In message <94050922481812@cguv5.cgu.mcc.ac.uk>, Chris Lilley, Computer Graphic
s Unit writes:
>"Daniel W. Connolly" <connolly@hal.com> said:
>
>> The latter form will probably work for now... but what about the future
>> when there may be caching proxy servers with built-in graphics conversion?
>> Such a proxy may have image/tiff, and it may be able to generate image/gif
>> faster than going round-trip to the original server.
>
>Um. If you ask a proxy for foo.gif (or foo with accept image/gif) it is supposed
>to ask the original server for the expiry and last-modified date to be sure that
>the version it has is exactly, in every detail, the same as the original.
>
>Conversion in the manner you suggest negates all this. If the proxy has bar.tif
>and converts it to bar.gif, it is not necessarily the same as the original
>servers version. What quantisation algorithm was employed - Heckbert's? Wu's?
>In
>what colour space? RGB? CXMYK? CIELAB (TIFF supports all of these).
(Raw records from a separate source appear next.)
## src/rtl/mac_seq_ctrl_if.sv

```systemverilog
// Purpose : groups the mac_seq_ctrl request, read-issue and write-back signals into one bundle.
// Ports   : master = layer-control side (drives start/len/hold, observes the rest);
//           slave  = sequencer side (samples start/len/hold, drives read/MAC/write strobes).
interface mac_seq_ctrl_if #(
  parameter int ADDR_W = 4,
  parameter int OUT_W  = 4
);
  // request from layer control
  logic              start;
  logic [ADDR_W:0]   len;
  logic              hold;
  // input-buffer read issue
  logic              rd_en;
  logic [ADDR_W-1:0] rd_addr;
  // MAC strobes
  logic              mac_en;
  logic              mac_lastdata;
  // output-buffer write-back and status
  logic              wr_en;
  logic [OUT_W-1:0]  wr_addr;
  logic              busy;
  logic              done;

  modport master (
    output start, len, hold,
    input  rd_en, rd_addr, mac_en, mac_lastdata, wr_en, wr_addr, busy, done
  );

  modport slave (
    input  start, len, hold,
    output rd_en, rd_addr, mac_en, mac_lastdata, wr_en, wr_addr, busy, done
  );
endinterface

```

## src/rtl/mac_seq_ctrl.sv

```systemverilog
// Purpose     : sequences one dot-product vector from the ifmap/weight buffers through one MAC.
// Latency     : start to done = len + 2 cycles, plus one cycle per hold cycle spent in ISSUE.
// Backpressure: hold stalls read issue only; beats already in flight still reach the MAC.
// Ports: clk, reset (synchronous, active-high); ctl (slave modport) carries start/len/hold in,
//        rd_en/rd_addr to both buffers, mac_en/mac_lastdata to the MAC, wr_en/wr_addr/busy/done out.
module mac_seq_ctrl #(
  parameter int ADDR_W = 4,
  parameter int OUT_W  = 4
) (
  input  logic           clk,
  input  logic           reset,
  mac_seq_ctrl_if.slave  ctl
);

  typedef enum logic [1:0] {
    IDLE  = 2'd0,
    ISSUE = 2'd1,
    DRAIN = 2'd2
  } state_t;

  state_t            state_q, state_d;
  // len and the read counter carry one extra bit so a full 2^ADDR_W vector is representable
  logic [ADDR_W:0]   len_q, len_d;
  logic [ADDR_W:0]   cnt_q, cnt_d;
  logic              mac_en_q, mac_en_d;
  logic              last_q, last_d;
  logic              wr_en_q, wr_en_d;
  logic [OUT_W-1:0]  wr_addr_q, wr_addr_d;

  logic              rd_en;
  logic              last_beat;

  // the beat currently addressed is the final one of the vector
  assign last_beat = (cnt_q == (len_q - (ADDR_W+1)'(1)));

  // ---------------------------------------------------------------------------
  // state and datapath registers
  // ---------------------------------------------------------------------------
  always_ff @(posedge clk) begin
    if (reset) begin
      state_q   <= IDLE;
      len_q     <= '0;
      cnt_q     <= '0;
      mac_en_q  <= 1'b0;
      last_q    <= 1'b0;
      wr_en_q   <= 1'b0;
      wr_addr_q <= '0;
    end else begin
      state_q   <= state_d;
      len_q     <= len_d;
      cnt_q     <= cnt_d;
      mac_en_q  <= mac_en_d;
      last_q    <= last_d;
      wr_en_q   <= wr_en_d;
      wr_addr_q <= wr_addr_d;
    end
  end

  // ---------------------------------------------------------------------------
  // next-state and read-issue logic
  // ---------------------------------------------------------------------------
  always_comb begin
    state_d = state_q;
    len_d   = len_q;
    cnt_d   = cnt_q;
    rd_en   = 1'b0;

    case (state_q)
      IDLE: begin
        // a zero-length request is dropped entirely, leaving len/count untouched
        if (ctl.start && (ctl.len != '0)) begin
          len_d   = ctl.len;
          cnt_d   = '0;
          state_d = ISSUE;
        end
      end

      ISSUE: begin
        if (!ctl.hold) begin
          rd_en = 1'b1;
          cnt_d = cnt_q + (ADDR_W+1)'(1);
          if (last_beat) begin
            state_d = DRAIN;
          end
        end
      end

      DRAIN: begin
        // wr_en_q marks the cycle the MAC accumulation holds the final sum
        if (wr_en_q) begin
          state_d = IDLE;
        end
      end

      default: begin
        state_d = IDLE;
      end
    endcase
  end

  // ---------------------------------------------------------------------------
  // strobe pipeline aligned to the 1-cycle buffer read and the registered MAC
  // ---------------------------------------------------------------------------
  always_comb begin
    mac_en_d  = rd_en;                       // data returns one cycle after the read
    last_d    = rd_en & last_beat;
    wr_en_d   = mac_en_q & last_q;           // accumulation registers on the last beat
    wr_addr_d = wr_addr_q;
    if (wr_en_q) begin
      wr_addr_d = wr_addr_q + OUT_W'(1);     // natural wrap at 2^OUT_W
    end
  end

  // ---------------------------------------------------------------------------
  // outputs
  // ---------------------------------------------------------------------------
  assign ctl.rd_en        = rd_en;
  assign ctl.rd_addr      = cnt_q[ADDR_W-1:0];
  assign ctl.mac_en       = mac_en_q;
  assign ctl.mac_lastdata = last_q;
  assign ctl.wr_en        = wr_en_q;
  assign ctl.wr_addr      = wr_addr_q;
  assign ctl.busy         = (state_q != IDLE);
  assign ctl.done         = wr_en_q;

endmodule

```

## src/flat_wrapper.sv

```systemverilog
// flat-port wrapper written by rule: the top's interface ports become plain ports
module mac_seq_ctrl_flat 
#(
  parameter int ADDR_W = 4,
  parameter int OUT_W  = 4
)
  (clk, reset, ctl_start, ctl_len, ctl_hold, ctl_rd_en, ctl_rd_addr, ctl_mac_en, ctl_mac_lastdata, ctl_wr_en, ctl_wr_addr, ctl_busy, ctl_done);
  mac_seq_ctrl_if #(.ADDR_W(ADDR_W), .OUT_W(OUT_W)) ctl_i ();
  input  logic clk;
  input  logic reset;
  input wire logic [$bits(ctl_i.start)-1:0] ctl_start;
  input wire logic [$bits(ctl_i.len)-1:0] ctl_len;
  input wire logic [$bits(ctl_i.hold)-1:0] ctl_hold;
  output wire logic [$bits(ctl_i.rd_en)-1:0] ctl_rd_en;
  output wire logic [$bits(ctl_i.rd_addr)-1:0] ctl_rd_addr;
  output wire logic [$bits(ctl_i.mac_en)-1:0] ctl_mac_en;
  output wire logic [$bits(ctl_i.mac_lastdata)-1:0] ctl_mac_lastdata;
  output wire logic [$bits(ctl_i.wr_en)-1:0] ctl_wr_en;
  output wire logic [$bits(ctl_i.wr_addr)-1:0] ctl_wr_addr;
  output wire logic [$bits(ctl_i.busy)-1:0] ctl_busy;
  output wire logic [$bits(ctl_i.done)-1:0] ctl_done;
  assign ctl_i.start = ctl_start;
  assign ctl_i.len = ctl_len;
  assign ctl_i.hold = ctl_hold;
  assign ctl_rd_en = ctl_i.rd_en;
  assign ctl_rd_addr = ctl_i.rd_addr;
  assign ctl_mac_en = ctl_i.mac_en;
  assign ctl_mac_lastdata = ctl_i.mac_lastdata;
  assign ctl_wr_en = ctl_i.wr_en;
  assign ctl_wr_addr = ctl_i.wr_addr;
  assign ctl_busy = ctl_i.busy;
  assign ctl_done = ctl_i.done;
  mac_seq_ctrl #(.ADDR_W(ADDR_W), .OUT_W(OUT_W)) u_core (.clk(clk), .reset(reset), .ctl(ctl_i));
endmodule
```

## config.mk

```make
export PLATFORM = sky130hd
export DESIGN_NAME = mac_seq_ctrl_flat
export DESIGN_NICKNAME = d
export VERILOG_FILES = /design/src/rtl/mac_seq_ctrl_if.sv /design/src/rtl/mac_seq_ctrl.sv /design/src/flat_wrapper.sv
export SDC_FILE = /design/constraint.sdc
export NUM_CORES = 1
export LEC_CHECK = 0
export ABC_AREA = 1
export CORE_AREA = 2 2 67 69
export DETAILED_ROUTE_END_ITERATION = 8
export DIE_AREA = 0 0 69 71
export PLACE_DENSITY = 0.58
export SYNTH_ARGS = -nofsm -noshare
export SYNTH_HDL_FRONTEND = slang
export SYNTH_SLANG_ARGS = --single-unit
```

## constraint.sdc

```tcl
create_clock -name clk -period 1.5 [get_ports clk]
set_clock_uncertainty 0.15 [all_clocks]
set_input_delay 0.3 -clock clk [delete_from_list [all_inputs] [get_ports clk]]
set_output_delay 0.3 -clock clk [all_outputs]
set_load 0.02 [all_outputs]
```

==> flow_summary.ini <==
[grt]
grt_pass1_vias = 907
antenna_found_initial = 0
grt_first_pass_wirelength_um = 3774
overflow = 0
grt_max_degree = 13
grt_use_total = 0.09518

[yosys]
synthFlopType = dfxtp_1
synthesis.area_um2 = 1023
synth_area_leaders = dfxtp_1 (37%), nand2_1 (13%), nor2_1 (7.7%), inv_1 (5.5%), a21oi_1 (4.9%)
netlist_instances = 148
yosysWarnings = 0
ys_ff_latch = 19
synth_top_area_share = 0.3716
synth_cell_types = 28
synth_area_leader_cell = dfxtp_1
synth-edff-count = 0
yosysMostFrequentCell = nand2_1
avgSynthCellArea_um2 = 6.915
synth-async-reset-ratio = 0
ys_seq_area_frac = 0.3716
syn_nets = 160
synthTopCellsByCount = nand2_1 (36), nor2_1 (21), dfxtp_1 (19), inv_1 (15), a21oi_1 (10)

[setup_path]
worst_setup_path_end_kind = output port
critical_path_class = flip-flop to output port
crit_path_frequent_cell = buf_6
cp-start-kind = flip-flop
max_stage_delay_ns = 0.34
critPathSlowestCell = dfxtp_2
crit_required_ns = 1.05
crit_family = flip-flops
worstPathCellList = buf_6, or2_4, buf_6
cp_max_fo = 2
crit_buf_inv = 2
arrival_ns = 1.10

[pwr]
pwr-share-comb = 0.246
leakagePower_uw = 0.0007628
power.density_nw_per_um2 = 756.0
p_seq_frac = 0.443
ir_worst_vdd_mv = 0.6331
switchingPower_uw = 354.2
p_clk_frac = 0.310
switching_share = 0.2925
p_int_uw = 856.6

[clock_network]
ctsLongestPathBuffers = 2
clk_latency_ns = 0.26
cts_made_buffers = 3
cts.clk_slew.worst_paths_ns = 0.08
cts_tree = done
htree_levels = 1
cts.sinks = 19
cts-root-buf = clkbuf_8

[sta]
slew_headroom = 0.8454
finalMaxSlewViolations = 0
setup_ws_ns = -0.04576
final-setup-viol-count = 4
finalCritPeriodShare = 1.031
grt_setup_unrepaired = true
fin_crit_ns = 1.546
tightestPinTransition_ns = 0.2302
clock.fmax_mhz = 646.9
hold_violations = 0
finalSetupTns_ns = -0.06972

[die]
coreArea_um2 = 4204
die_area_um2 = 4899
io_pins = 23
chipHeight_um = 71
start_util = 0.2435
num_rows = 24
die_w_um = 69

[drt]
avgRoutedWirePerCell_um = 9.779
dr.pass1.iters = 4
drt-total-wl_um = 2435
drt-initial-drc-count = 29
vias = 1030
routed_via_density = 4.137
ant_nets = 0
drcViolationCount = 0

[place]
gp_congestion = 0.7396
io_buffers = 22
dp_hpwl_um = 1817

[status]
outcome = complete, but fails checks
violations = negative setup slack

[finish]
post-route-util = 0.3810
finalNetCount = 210
seqCellArea_um2 = 386.6
drive_above_1_share = 0.3807
nFillCells = 453
diodes = 0
multi_input_area_um2 = 576.8
area_delta_synth_final_pct = 56.48

[run]
timing.max_cap.violations = 0

[worst_hold_path]
hold_path_class = flip-flop to flip-flop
How many
>colours was it quantised to, and is the resolution the same?
Very good point. Now... can we go back in time and pretend that I had said:
"Assume, for the sake of argument, that this caching server implements
100% intvertible translation between gif and tiff."
>For people who are text oriented and view images as minor decoration, these
>differences are inconsequential. But you cannot be certain that the content of
>
>the image is of so little worth. And plenty of people are using the web to
>distribute scientific visualisations, medical images, computer graphics for
>example where these differences are extremely important.
Another good poing. It appears that clients should be able to express
a tolerance (and lack thereof) for information loss in conversion.
>> We must be very careful about time-to-live, conversion quality, etc.
>> to be sure that the proxy servers don't compromise the protocol.
>
>Indeed. How are you going to specify that the quality does not matter (eg a
>silly little help icon in xpm and you want it as a gif) or does matter (a
>medical image) and how much it matters?
Something like:
Accept: image/gif; t=1.0
The Accept: header already specifies things like how much it costs the client
to deal with the given format, and tolerance on how long it is willing to wait
for a conversion. We just add one that says "my tolerance for information loss
is 1.0, i.e. no information loss is tolerable." For help icons and such, you
would set t=0.9 or so.
To reiterate: we need to be able to put this info _in_the_link_markup_, since
it is not only a function of the client's capabilities, but also of the author's
intent. For example, when I create a link to a help icon, I don't care if a few
color bits here and there get changed. But if I'm linking to a medical image,
I certainly do care!
> If a proxy is supposed to guarantee you
>get the same result as going direct, then such conversions must be ruled out.
>And yet, for many purposes, the conversions would be entirely adequate. But let
>us not rule out certain applications of the web just because many current images
>are content-free.
I agree with your evidence, but not with your conclusion that _all_
"such conversions must be ruled out." We just need to be careful! Keep
all the issues on the table and allow references to express _exactly_
what they refer to, and how much "slop" they'll tolerate.